> Collected data entries
========================================================================

### config.mk
export PLATFORM = sky130hd
export DESIGN_NAME = rtc_bus_sequencer
export DESIGN_NICKNAME = d
export VERILOG_FILES = /design/src/rtl/rtc_bus_sequencer.sv
export SDC_FILE = /design/constraint.sdc
export NUM_CORES = 1
export LEC_CHECK = 0
export ABC_AREA = 1
export CAP_MARGIN = 0
export CORE_AREA = 3 3 71 73
export CTS_BUF_LIST = sky130_fd_sc_hd__clkbuf_8
export CTS_CLUSTER_SIZE = 14
export DETAILED_ROUTE_END_ITERATION = 8
export DIE_AREA = 0 0 74 76
export PLACE_DENSITY = 0.83
export RECOVER_POWER = 50
export SETUP_SLACK_MARGIN = 0.2
export SYNTH_ARGS = -nofsm -noshare
export SYNTH_HDL_FRONTEND = slang
export SYNTH_SLANG_ARGS = --single-unit
### constraint.sdc
create_clock -name clk -period 1.7 [get_ports clk]
set_clock_uncertainty 0.1 [all_clocks]
set_input_delay 0.34 -clock clk [delete_from_list [all_inputs] [get_ports clk]]
set_output_delay 0.34 -clock clk [all_outputs]
set_load 0.05 [all_outputs]
### src/rtl/rtc_bus_sequencer.sv
// Sequences one host read/write through the external RTC control-signal generator and drives the multiplexed AD bus.
// Optional WAIT_DONE timeout is compiled in when the macro RTC_SEQ_TIMEOUT_EN is defined.

module rtc_bus_sequencer (
  input  logic       clk,
  input  logic       reset,
  input  logic       req_valid,
  output logic       req_ready,
  input  logic       req_write,
  input  logic [7:0] req_addr,
  input  logic [7:0] req_wdata,
  output logic       rsp_valid,
  output logic [7:0] rsp_rdata,
  output logic       rsp_error,
  output logic       gen_en_funcion,
  output logic       gen_escribir_leer,
  input  logic       gen_direccion_dato,
  input  logic       gen_flag_done,
  output logic [7:0] ad_out,
  output logic       ad_oe,
  input  logic [7:0] ad_in
);

  typedef enum logic [2:0] {IDLE, START, WAIT_DONE, DRAIN, RESP} state_e;

  state_e     state_q, state_d;
  logic [1:0] drain_q, drain_d;
  logic       write_q, write_d;
  logic [7:0] addr_q, addr_d;
  logic [7:0] wdata_q, wdata_d;
  logic [7:0] rdata_q, rdata_d;
  logic       error_d;
  logic       timeout_hit;
  logic       active_d;

  logic       ready_q;
  logic       valid_q;
  logic       error_q;
  logic       gen_en_q;
  logic       gen_wr_q;
  logic [7:0] ad_out_q;
  logic       ad_oe_q;

`ifdef RTC_SEQ_TIMEOUT_EN
  logic [5:0] tmo_q, tmo_d;

  always_comb begin
    tmo_d = tmo_q;
    if (state_q == START) begin
      tmo_d = 6'd0;
    end else if (state_q == WAIT_DONE) begin
      tmo_d = tmo_q + 6'd1;
    end
  end

  always_ff @(posedge clk or negedge reset) begin
    if (!reset) begin
      tmo_q <= 6'd0;
    end else begin
      tmo_q <= tmo_d;
    end
  end

  // Counter value 62 marks the 63rd WAIT_DONE cycle without a done flag.
  assign timeout_hit = (state_q == WAIT_DONE) && (tmo_q == 6'd62);
`else
  assign timeout_hit = 1'b0;
`endif

  always_comb begin
    state_d = state_q;
    drain_d = drain_q;
    write_d = write_q;
    addr_d  = addr_q;
    wdata_d = wdata_q;
    rdata_d = rdata_q;
    error_d = 1'b0;
    case (state_q)
      IDLE: begin
        if (ready_q && req_valid) begin
          write_d = req_write;
          addr_d  = req_addr;
          wdata_d = req_wdata;
          state_d = START;
        end
      end
      START: begin
        state_d = WAIT_DONE;
      end
      WAIT_DONE: begin
        // A done flag on the last timeout cycle still counts as success.
        if (gen_flag_done) begin
          if (!write_q) begin
            rdata_d = ad_in;
          end
          drain_d = 2'd0;
          state_d = DRAIN;
        end else if (timeout_hit) begin
          if (!write_q) begin
            rdata_d = 8'h00;
          end
          error_d = 1'b1;
          state_d = RESP;
        end
      end
      DRAIN: begin
        if (drain_q == 2'd3) begin
          state_d = RESP;
        end else begin
          drain_d = drain_q + 2'd1;
        end
      end
      RESP: begin
        state_d = IDLE;
      end
      default: begin
        state_d = IDLE;
      end
    endcase
  end

  assign active_d = (state_d == START) || (state_d == WAIT_DONE) || (state_d == DRAIN);

  // Outputs are registered from the next state so they line up with the state register.
  always_ff @(posedge clk or negedge reset) begin
    if (!reset) begin
      state_q  <= IDLE;
      drain_q  <= 2'd0;
      write_q  <= 1'b0;
      addr_q   <= 8'h00;
      wdata_q  <= 8'h00;
      rdata_q  <= 8'h00;
      ready_q  <= 1'b0;
      valid_q  <= 1'b0;
      error_q  <= 1'b0;
      gen_en_q <= 1'b0;
      gen_wr_q <= 1'b0;
      ad_out_q <= 8'h00;
      ad_oe_q  <= 1'b0;
    end else begin
      state_q  <= state_d;
      drain_q  <= drain_d;
      write_q  <= write_d;
      addr_q   <= addr_d;
      wdata_q  <= wdata_d;
      rdata_q  <= rdata_d;
      ready_q  <= (state_d == IDLE);
      valid_q  <= (state_d == RESP);
      error_q  <= error_d;
      gen_en_q <= (state_d == START);
      gen_wr_q <= active_d & write_d;
      ad_out_q <= active_d ? (gen_direccion_dato ? wdata_d : addr_d) : 8'h00;
      ad_oe_q  <= active_d & (write_d | ~gen_direccion_dato);
    end
  end

  assign req_ready         = ready_q;
  assign rsp_valid         = valid_q;
  assign rsp_rdata         = rdata_q;
  assign rsp_error         = error_q;
  assign gen_en_funcion    = gen_en_q;
  assign gen_escribir_leer = gen_wr_q;
  assign ad_out            = ad_out_q;
  assign ad_oe             = ad_oe_q;

endmodule

==> results of run 1 <==
==> flip-flops by register name, indices dropped and copies added, names as in the netlist, 2 cells and up <==
signal / count
drain_q: 2
addr_q: 8
state_q: 3
ad_out: 8
rsp_rdata: 8
wdata_q: 8
==> power breakdown <==
part           total (mW)  internal [mW]  switching (mW)
clock               0.927          0.581           0.346
combinational        2.98           1.12            1.86
sequential           1.79           1.50           0.292
total                5.70           3.20            2.50
==> cells in the mapped netlist <==
cell / n / area, um^2
buf_6: 2 / 22.5
ha_1: 1 / 12.5
nor3_1: 1 / 5.00
dfrtp_1: 43 / 1080
nand2_1: 110 / 413
conb_1: 1 / 3.75
o21ai_2: 8 / 70.1
buf_12: 1 / 20.0
a21oi_1: 9 / 45.0
nand3b_1: 1 / 7.51
nand2_2: 4 / 25.0
nor2_4: 2 / 22.5
nor2_1: 9 / 33.8
or2_1: 1 / 6.26
nand3_1: 21 / 105
o21ai_0: 2 / 10.0
buf_4: 2 / 15.0
buf_2: 6 / 30.0
inv_1: 16 / 60.1
inv_2: 1 / 3.75
==> routing by layer <==
metal	GRT usage (%)	wire length [um]	share of wire, %
met5	0	0	0
met4	5.62	112	2.3
met3	5.94	366	7.5
met2	31.1	2460	51
met1	21.1	1920	39
==> what timing repair did <==
action | in CTS | in global routing
setup endpoints to repair | 3 | 19
cloned | 0 | 1
hold buffers | 1 | 0
gates resized for setup | 3 | 20
pin swaps | 2 | 3
hold endpoints to repair | 21 | 0
buffers inserted | 3 | 2
==> stage by stage <==
stage | cell area, um^2 | setup WS (ps)
floorplan | 2000 | 201
global placement | 2590 | -66.1
detailed placement | 2590 | -132
CTS | 2770 | 206
global route | 2850 | 122
finish | 2850 | 225
==> layout make-up <==
| cell class | instances | share of cell area [%] |
|---|---|---|
| timing repair buffer | 68 | 24.1 |
| sequential | 43 | 37.9 |
| tap | 52 | 2.28 |
| multi-input combinational | 171 | 28.8 |
| clock inverter | 3 | 2.24 |
| inverter | 17 | 2.24 |
| clock buffer | 5 | 2.41 |
==> worst max-delay path by stage <==
stage | endpoint | slack (ps)
after detailed placement | ad_out[7] | -130
after floorplan | ad_oe | 200
after CTS | ad_out[4] | 210
final | ad_oe | 220
after global placement | ad_out[7] | -70
after global routing | ad_oe | 120
==> cell families after synthesis <==
| logic type | after synthesis | synth area share [%] |
|---|---|---|
| AND/OR/NAND/NOR | 149 | 31.1 |
| adder cells (fa/ha/maj) | 1 | 0.630 |
| buffers and inverters | 28 | 7.62 |
| other | 1 | 0.189 |
| flip-flops | 43 | 54.2 |
| AO/OA/AOI/OAI | 19 | 6.30 |
==> cell usage in the layout, fill, tap and decap left out <==
cell	Yosys	layout
a21oi_1	9	4
a21oi_2	0	5
buf_12	1	7
buf_4	2	27
buf_6	2	4
bufinv_16	0	2
clkbuf_2	0	1
clkbuf_8	0	5
clkdlybuf4s50_1	0	27
conb_1	1	1
dfrtp_1	43	39
dfrtp_2	0	4
dlygate4sd3_1	0	1
dlymetal6s2s_1	0	1
ha_1	1	1
inv_1	16	16
inv_2	1	2
nand2_1	110	109
nand2_2	4	5
nand3_1	21	20
nand3_4	0	1
nand3b_1	1	1
nor2_1	9	6
nor2_2	0	1
nor2_4	2	5
nor3_1	1	1
o21ai_0	2	2
o21ai_2	8	8
or2_1	1	1
==> critical path, stage by stage, from the launching register on <==
cell and delay, ps:
dfrtp_2 450, nor2_4 170, nand2_2 70, nor2_1 200
nand2_1 90, o21ai_0 160, a21oi_1 110
==> metrics.md, run 1 <==
| Metric | Value |
|---|---|
| Status | completed |
| Antenna diode count | 0 |
| Maximum fanout along the worst path | 5 |
| Post-synthesis cell type count | 20 |
| Clock buffer depth | 2 |
| Area Growth Syn to Fin | 43.5% |
| Startpoint Class | flip-flop |
| Hold Crit Start | req_valid |
| Initial DRC Count | 122 |
| H-tree levels | 2 |
| Hold Vio Cnt, Final | 0 |
| Final core utilization | 64.6% |
| FILL cells | 364 |
| Antenna violations before repair | 0 |
| DRC Markers | 0 |
| Drt wl/cell | 13.5 um |
| Placed insts | 344 |
| Vias per inst | 4.87 |
| Leak Pwr | 1.47 nW |
| Fin crit share | 86.8% |
| Total die area | 5620 um^2 |
| Die X-Extent | 74 um |
| Synthesized flop and latch total | 43 |
| Final Wtd Congestion | 0.781 |
| Area of the multi-input gates | 822 um^2 |
| Req. time, crit path | 1770 ps |
| Path depth of the worst reg2reg path | 6 |
| Syn Nets | 272 |
| Layout cell share with drive strength beyond 1 | 25.1% |
| Worst slew pin tran | 582 ps |
| Port Buffers | 50 |
| Slew headroom | 61.2% |
| Largest net degree at the start of global routing | 23 |
| CTS clk-pin slew, worst paths | 80 ps |
| Core Region | 4410 um^2 |
| Post-route ant nets | 0 |
| Chip height | 76 um |
| CP arrival | 1550 ps |
| VDD IR max | 0.987 mV |
| Max cap viols | 0 |
| Mean post-synth cell area | 8.24 um^2 |
| Hold depth | 3 |
| Drt total wl | 4860 um |
| Congestion Overflow GR | 0 |
| Hold WS | 369 ps |
| Final Non-Filler Cells | 359 |
| Max frequency | 0.678 GHz |
| Reg area | 1080 um^2 |
| I/O pin count | 52 |
| Total power | 5.70 mW |
| Final nets | 337 |
| First-pass GRT wire length | 7890 um |
| Final TNS setup | 0 ps |
| Skew-Pair Late Insertion Delay | 300 ps |
| Detailed Routing Iterations Pass 1 | 4 |
| Final Max Slew Viols | 0 |
| Synthesized area | 1990 um^2 |
| Worst reg-to-reg setup slack | 220 ps |
| Post-detail-place hpwl | 3290 um |
| GRT Overall Usage | 18.2% |
| Worst hold path class | in2reg |
| CP Capture Type | flip-flop |
| # rows | 24 |
| CTS Root Cell | clkbuf_8 |
| Crit path kind | reg2reg |
| Final setup viols | 0 |
| Worst Setup SP | state_q[0] |
| RSZ-0062 raised after global routing | no |
| Synth Instances | 241 |
| Seq/Total Area, Yosys | 54.2% |
| Vias in the first global route | 1780 |
| Fin crit period | 1480 ps |
| CTS Buf Count | 5 |
| CTS tree | yes |
| Via count | 1748 |
| RR Endpoint | ad_oe |
| Yosys warns | 0 |
| Worst Hold Path EP | gen_en_funcion |
| Starting Density | 45.0% |
| # clock sinks | 43 |
| PwrDens | 2000 nW/um^2 |
| Reg2reg start | state_q[0] |
Note: power is estimated with default switching activity, not from simulation.
==> run 2: changes to the inputs <==
--- a/config.mk
+++ b/config.mk
@@ -7,14 +7,14 @@
 export LEC_CHECK = 0
 export ABC_AREA = 1
 export CAP_MARGIN = 0
-export CORE_AREA = 3 3 71 73
+export CORE_AREA = 10 10 78 80
 export CTS_BUF_LIST = sky130_fd_sc_hd__clkbuf_8
 export CTS_CLUSTER_SIZE = 14
 export DETAILED_ROUTE_END_ITERATION = 8
-export DIE_AREA = 0 0 74 76
+export DIE_AREA = 0 0 88 90
 export PLACE_DENSITY = 0.83
-export RECOVER_POWER = 50
 export SETUP_SLACK_MARGIN = 0.2
+export SLEW_MARGIN = 20
 export SYNTH_ARGS = -nofsm -noshare
 export SYNTH_HDL_FRONTEND = slang
 export SYNTH_SLANG_ARGS = --single-unit
==> run 2 against run 1 <==
  * Critical path depth fell by 4
  * Hold slack got worse by 13 ps
  * Count of clock-buffer cells in the layout did not move
  * Non-clock buffer count rose by 4
  * Core utilization fell by 1.9 points
  * Clock power fell by 29%
  * Sequential share of layout area fell by 0.41 points
  * Maximum frequency fell by 2.7%
  * Cell area rose by 1.1%
  * Wire length rose by 7.1%
  * Critical path type is now reg2out
  * Largest cell class unchanged
  * Largest power group unchanged
==> metrics.md, run 2 (synthesis results as in run 1) <==
| Metric | Value |
|---|---|
| Req. time, crit path | 1260 ps (was 1770 ps) |
| Final TNS setup | 0 ps (unchanged) |
| Fin crit period | 1520 ps (was 1480 ps) |
| Layout cell share with drive strength beyond 1 | 26.0% (was 25.1%) |
| Post-route ant nets | 0 (unchanged) |
| Worst path max stage delay | 470 ps (was 450 ps) |
| Most common cell after layout, fill and taps aside | nand2_1 (unchanged) |
| Total power | 5.55 mW (was 5.70 mW) |
| Leak Pwr | 1.48 nW (was 1.47 nW) |
| Vias per inst | 4.94 (was 4.87) |
| First-pass GRT wire length | 8160 um (was 7890 um) |
| Final Wtd Congestion | 0.810 (was 0.781) |
| CTS clk-pin slew, worst paths | 80 ps (about the same) |
| Chip height | 90 um (was 76 um) |
| Via count | 1802 (was 1748) |
| PwrDens | 1930 nW/um^2 (was 2000 nW/um^2) |
| Placed insts | 348 (was 344) |
| Antenna diode count | 0 (unchanged) |
| VDD IR max | 0.994 mV (was 0.987 mV) |
| Status | completed (unchanged) |
| Hold Vio Cnt, Final | 0 (unchanged) |
| Max cap viols | 0 (unchanged) |
| Vias in the first global route | 1801 (was 1780) |
| CP arrival | 1080 ps (was 1550 ps) |
| RSZ-0062 raised after global routing | yes (was no) |
| Drt wl/cell | 14.3 um (was 13.5 um) |
| CTS Buf Count | 5 (unchanged) |
| H-tree levels | 2 (unchanged) |
| Area Growth Syn to Fin | 45.0% (was 43.5%) |
| Final core utilization | 62.7% (was 64.6%) |
| Skew-Pair Late Insertion Delay | 300 ps (about the same) |
| Largest net degree at the start of global routing | 25 (was 23) |
| GRT Overall Usage | 12.6% (was 18.2%) |
| # rows | 25 (was 24) |
| Port Buffers | 50 (unchanged) |
| Final Non-Filler Cells | 365 (was 359) |
| Clock buffer depth | 2 (unchanged) |
| DRC Markers | 0 (unchanged) |
| Starting Density | 43.2% (was 45.0%) |
| Maximum fanout along the worst path | 8 (was 5) |
| Fin crit share | 89.2% (was 86.8%) |
| Startpoint Class | flip-flop (unchanged) |
| Commonest cells after routing, fill and taps aside | 108 x nand2_1, 39 x dfrtp_1, 29 x buf_4 (was 109 x nand2_1, 39 x dfrtp_1, 27 x clkdlybuf4s50_1, 27 x buf_4, 20 x nand3_1) |
| Initial DRC Count | 135 (was 122) |
| Max frequency | 0.659 GHz (was 0.678 GHz) |
| Total die area | 7920 um^2 (was 5620 um^2) |
| Hold WS | 356 ps (was 369 ps) |
| Crit path kind | reg2out (was reg2reg) |
| Detailed Routing Iterations Pass 1 | 4 (unchanged) |
| Crit-path cells | buf_4 -> buf_12 (was nor2_4 -> nand2_2 -> nor2_1 -> nand2_1 -> o21ai_0 -> a21oi_1) |
| CTS tree | yes (unchanged) |
| Core Region | 4600 um^2 (was 4410 um^2) |
| # clock sinks | 43 (unchanged) |
| Worst hold path class | in2reg (unchanged) |
| Final Max Slew Viols | 0 (unchanged) |
| Congestion Overflow GR | 0 (unchanged) |
| Final setup viols | 0 (unchanged) |
| I/O pin count | 52 (unchanged) |
| Crit path max-delay cell type | dfrtp_2 (unchanged) |
| Post-detail-place hpwl | 3570 um (was 3290 um) |
| Drt total wl | 5210 um (was 4860 um) |
| CTS Root Cell | clkbuf_8 (unchanged) |
| Final nets | 341 (was 337) |
| Die X-Extent | 88 um (was 74 um) |
| Antenna violations before repair | 0 (unchanged) |
| CP Capture Type | output port (was flip-flop) |
==> run 2: changes by cell type in the layout (fill, tap and decap cells not counted), moves of 2 or more <==
cell,change
clkinvlp_4,+2
a21oi_2,-3
a21oi_1,+3
bufinv_16,-2
buf_12,+2
buf_4,+2
==> run 2: layout make-up <==
class | count | area, um^2
Fill cell | 400 | 1720
Sequential cell | 43 | 1080
Multi-Input combinational cell | 171 | 826
Timing Repair Buffer | 72 | 754
Clock buffer | 5 | 68.8
Tap cell | 54 | 67.6
Inverter | 17 | 63.8
Clock inverter | 3 | 20.0
==> run 2: worst max-delay path: cells and delay by family, from the launching register on <==
family | cells | cell delay (ps)
flops | 1 | 470
buf+inv | 2 | 300
==> run 2: worst paths after layout <==
kind / start / to / slack (ps) / cells after the start
max in group asynchronous: reset / gen_en_funcion / 590 / 3
min reg2reg: rsp_rdata[5] / rsp_rdata[5] / 400 / 2
min: req_valid / gen_en_funcion / 360 / 3
max: req_ready / req_ready / 180 / 2
max reg2reg: req_ready / ad_out[1] / 260 / 5
min in group asynchronous: reset / wdata_q[4] / 420 / 2
==> run 2: where the power goes <==
group	internal, mW	switching [mW]
clock network	0.286	0.368
registers	1.50	0.307
logic	1.22	1.87
total	3.01	2.55
==> run 2: timing repair <==
action | CTS | global route
gates cloned | 0 | 3
hold buffers | 1 | 0
setup buffers | 0 | 5
pin swaps | 0 | 5
gates resized for setup | 1 | 23
endpoints found under the hold margin | 19 | 0
endpoints found under the setup margin | 3 | 14
==> run 2: per-layer routing <==
layer  routed length [um]  track usage, %
met4                   78            3.72
met2                 2650            21.1
met3                  425            5.42
met1                 2060            14.0
met5                    0               0
==> run 2: stage by stage <==
| step | area, um^2 | worst slack [ps] |
|---|---|---|
| 4_1_cts | 2720 | 222 |
| 3_3_place_gp | 2620 | -51.0 |
| 5_1_grt | 2880 | 158 |
| 2_1_floorplan | 2000 | 201 |
| 6_report | 2880 | 183 |
| 3_5_place_dp | 2620 | -82.7 |
==> run 3: changes to the inputs <==
--- a/config.mk
+++ b/config.mk
@@ -13,7 +13,6 @@
 export DETAILED_ROUTE_END_ITERATION = 8
 export DIE_AREA = 0 0 88 90
 export PLACE_DENSITY = 0.83
-export SETUP_SLACK_MARGIN = 0.2
 export SLEW_MARGIN = 20
 export SYNTH_ARGS = -nofsm -noshare
 export SYNTH_HDL_FRONTEND = slang
==> run 3 against run 2 <==
  * Register-to-register slack worse by 60 ps
  * Via count is 6.5% lower
  * Setup slack got worse by 15 ps
  * Maximum frequency decreased by 0.99%
  * Critical endpoint is now gen_escribir_leer
  * Sequential power hardly changed
  * Hold slack better by 36 ps
  * Power down 4.8%
  * Flip-flop and latch count is the same
  * Die area unchanged
==> metrics.md, run 3 (synthesis results as in run 1) <==
| Metric | Value |
|---|---|
| Status | completed (unchanged) |
| Drt total wl | 4650 um (was 5210 um) |
| Grt met2 use | 20.8% (was 21.1%) |
| Chip height | 90 um (unchanged) |
| # rows | 25 (unchanged) |
| Layout cell share with drive strength beyond 1 | 18.9% (was 26.0%) |
| CP arrival | 1600 ps (was 1080 ps) |
| # resized after CTS | 0 (was 1) |
| Placed insts | 347 (was 348) |
| Fin crit period | 1530 ps (was 1520 ps) |
| Worst path top cell family by delay | simple AND/OR/NAND/NOR gates (was flip-flops) |
| Core Region | 4600 um^2 (unchanged) |
| Startpoint Class | primary input (was flip-flop) |
| Most common cell after layout, fill and taps aside | nand2_1 (unchanged) |
| Hold WS | 393 ps (was 356 ps) |
| Worst path max stage delay | 450 ps (was 470 ps) |
| Postcts setup bufs | 0 (unchanged) |
| # clock sinks | 43 (unchanged) |
| Detailed Routing Iterations Pass 1 | 6 (was 4) |
| Area Growth Syn to Fin | 38.0% (was 45.0%) |
| Antenna violations before repair | 0 (unchanged) |
| CTS clk-pin slew, worst paths | 80 ps (about the same) |
| Area of the multi-input gates | 759 um^2 (was 826 um^2) |
| Antenna diode count | 0 (unchanged) |
| Starting Density | 43.2% (unchanged) |
| Max frequency | 0.653 GHz (was 0.659 GHz) |
| Crit-path cells | clkdlybuf4s50_1 -> nand2_2 -> nand3b_1 -> nand3_1 -> nor2_4 -> nor2_1 (was buf_4 -> buf_12) |
| Final Max Slew Viols | 0 (unchanged) |
| DRC Markers | 0 (unchanged) |
| Final Wtd Congestion | 0.758 (was 0.810) |
| Sw frac | 44.4% (was 45.8%) |
| First-pass GRT wire length | 7870 um (was 8160 um) |
| Crit path kind | in2reg (was reg2out) |
| FILL cells | 415 (was 400) |
| CP Capture Type | flip-flop (was output port) |
| CTS Root Cell | clkbuf_8 (unchanged) |
| Leak Pwr | 1.43 nW (was 1.48 nW) |
| Total power | 5.29 mW (was 5.55 mW) |
| Skew-Pair Late Insertion Delay | 290 ps (was 300 ps) |
| Final Non-Filler Cells | 356 (was 365) |
| Final setup viols | 0 (unchanged) |
| I/O pin count | 52 (unchanged) |
| Worst hold path class | reg2reg (was in2reg) |
| Largest net degree at the start of global routing | 25 (unchanged) |
| NetSw | 2.35 mW (was 2.55 mW) |
| Vias in the first global route | 1686 (was 1801) |
| Maximum fanout along the worst path | 10 (was 8) |
| Post-route ant nets | 0 (unchanged) |
| Die X-Extent | 88 um (unchanged) |
| Via count | 1685 (was 1802) |
| Comb power frac | 53.3% (was 55.7%) |
| GR Util met3 | 5.51% (was 5.42%) |
| RSZ-0062 raised after global routing | no (was yes) |
| Final nets | 332 (was 341) |
| Initial DRC Count | 50 (was 135) |
| Hold Vio Cnt, Final | 0 (unchanged) |
| VDD IR max | 0.945 mV (was 0.994 mV) |
| Flop pwr share | 33.6% (was 32.5%) |
| Internal power | 2.94 mW (was 3.01 mW) |
| Worst Path Buf+Inv | 1 (was 2) |
| Req. time, crit path | 1770 ps (was 1260 ps) |
| Commonest cells after routing, fill and taps aside | 110 x nand2_1, 43 x dfrtp_1, 28 x clkdlybuf4s50_1 (was 108 x nand2_1, 39 x dfrtp_1, 29 x buf_4) |
| Port Buffers | 50 (unchanged) |
| Congestion Overflow GR | 0 (unchanged) |
| Total die area | 7920 um^2 (unchanged) |
| Reg area | 1080 um^2 (about the same) |
| Clock network fraction of total power | 13.0% (was 11.8%) |
| Crit path max-delay cell type | clkdlybuf4s50_1 (was dfrtp_2) |
| Met1 Usage GRT | 13.2% (was 14.0%) |
| Clock buffer depth | 2 (unchanged) |
| Post-detail-place hpwl | 3580 um (was 3570 um) |
| GRT Overall Usage | 12.3% (was 12.6%) |
| Drt wl/cell | 13.1 um (was 14.3 um) |
| CTS Buf Count | 5 (unchanged) |
| PwrDens | 1930 nW/um^2 (about the same) |
| Fin crit share | 90.1% (was 89.2%) |
| CTS tree | yes (unchanged) |
| H-tree levels | 2 (unchanged) |
| Vias per inst | 4.73 (was 4.94) |
| GRT busiest layer | met2 (unchanged) |
| Max cap viols | 0 (unchanged) |
==> run 3: cell types whose count changed in the layout (fill, tap and decap cells not counted), moves of 3 or more <==
cell     change
dfrtp_2      -4
buf_4        -5
dfrtp_1      +4
nor2_1       +3
nor2_4       -3
buf_6        -3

========================================================================

> Required action
Output the records above exactly, from their first line through the line that contains "multiplexed AD bus.", and add nothing.

> Response for this exercise
### config.mk
export PLATFORM = sky130hd
export DESIGN_NAME = rtc_bus_sequencer
export DESIGN_NICKNAME = d
export VERILOG_FILES = /design/src/rtl/rtc_bus_sequencer.sv
export SDC_FILE = /design/constraint.sdc
export NUM_CORES = 1
export LEC_CHECK = 0
export ABC_AREA = 1
export CAP_MARGIN = 0
export CORE_AREA = 3 3 71 73
export CTS_BUF_LIST = sky130_fd_sc_hd__clkbuf_8
export CTS_CLUSTER_SIZE = 14
export DETAILED_ROUTE_END_ITERATION = 8
export DIE_AREA = 0 0 74 76
export PLACE_DENSITY = 0.83
export RECOVER_POWER = 50
export SETUP_SLACK_MARGIN = 0.2
export SYNTH_ARGS = -nofsm -noshare
export SYNTH_HDL_FRONTEND = slang
export SYNTH_SLANG_ARGS = --single-unit
### constraint.sdc
create_clock -name clk -period 1.7 [get_ports clk]
set_clock_uncertainty 0.1 [all_clocks]
set_input_delay 0.34 -clock clk [delete_from_list [all_inputs] [get_ports clk]]
set_output_delay 0.34 -clock clk [all_outputs]
set_load 0.05 [all_outputs]
### src/rtl/rtc_bus_sequencer.sv
// Sequences one host read/write through the external RTC control-signal generator and drives the multiplexed AD bus.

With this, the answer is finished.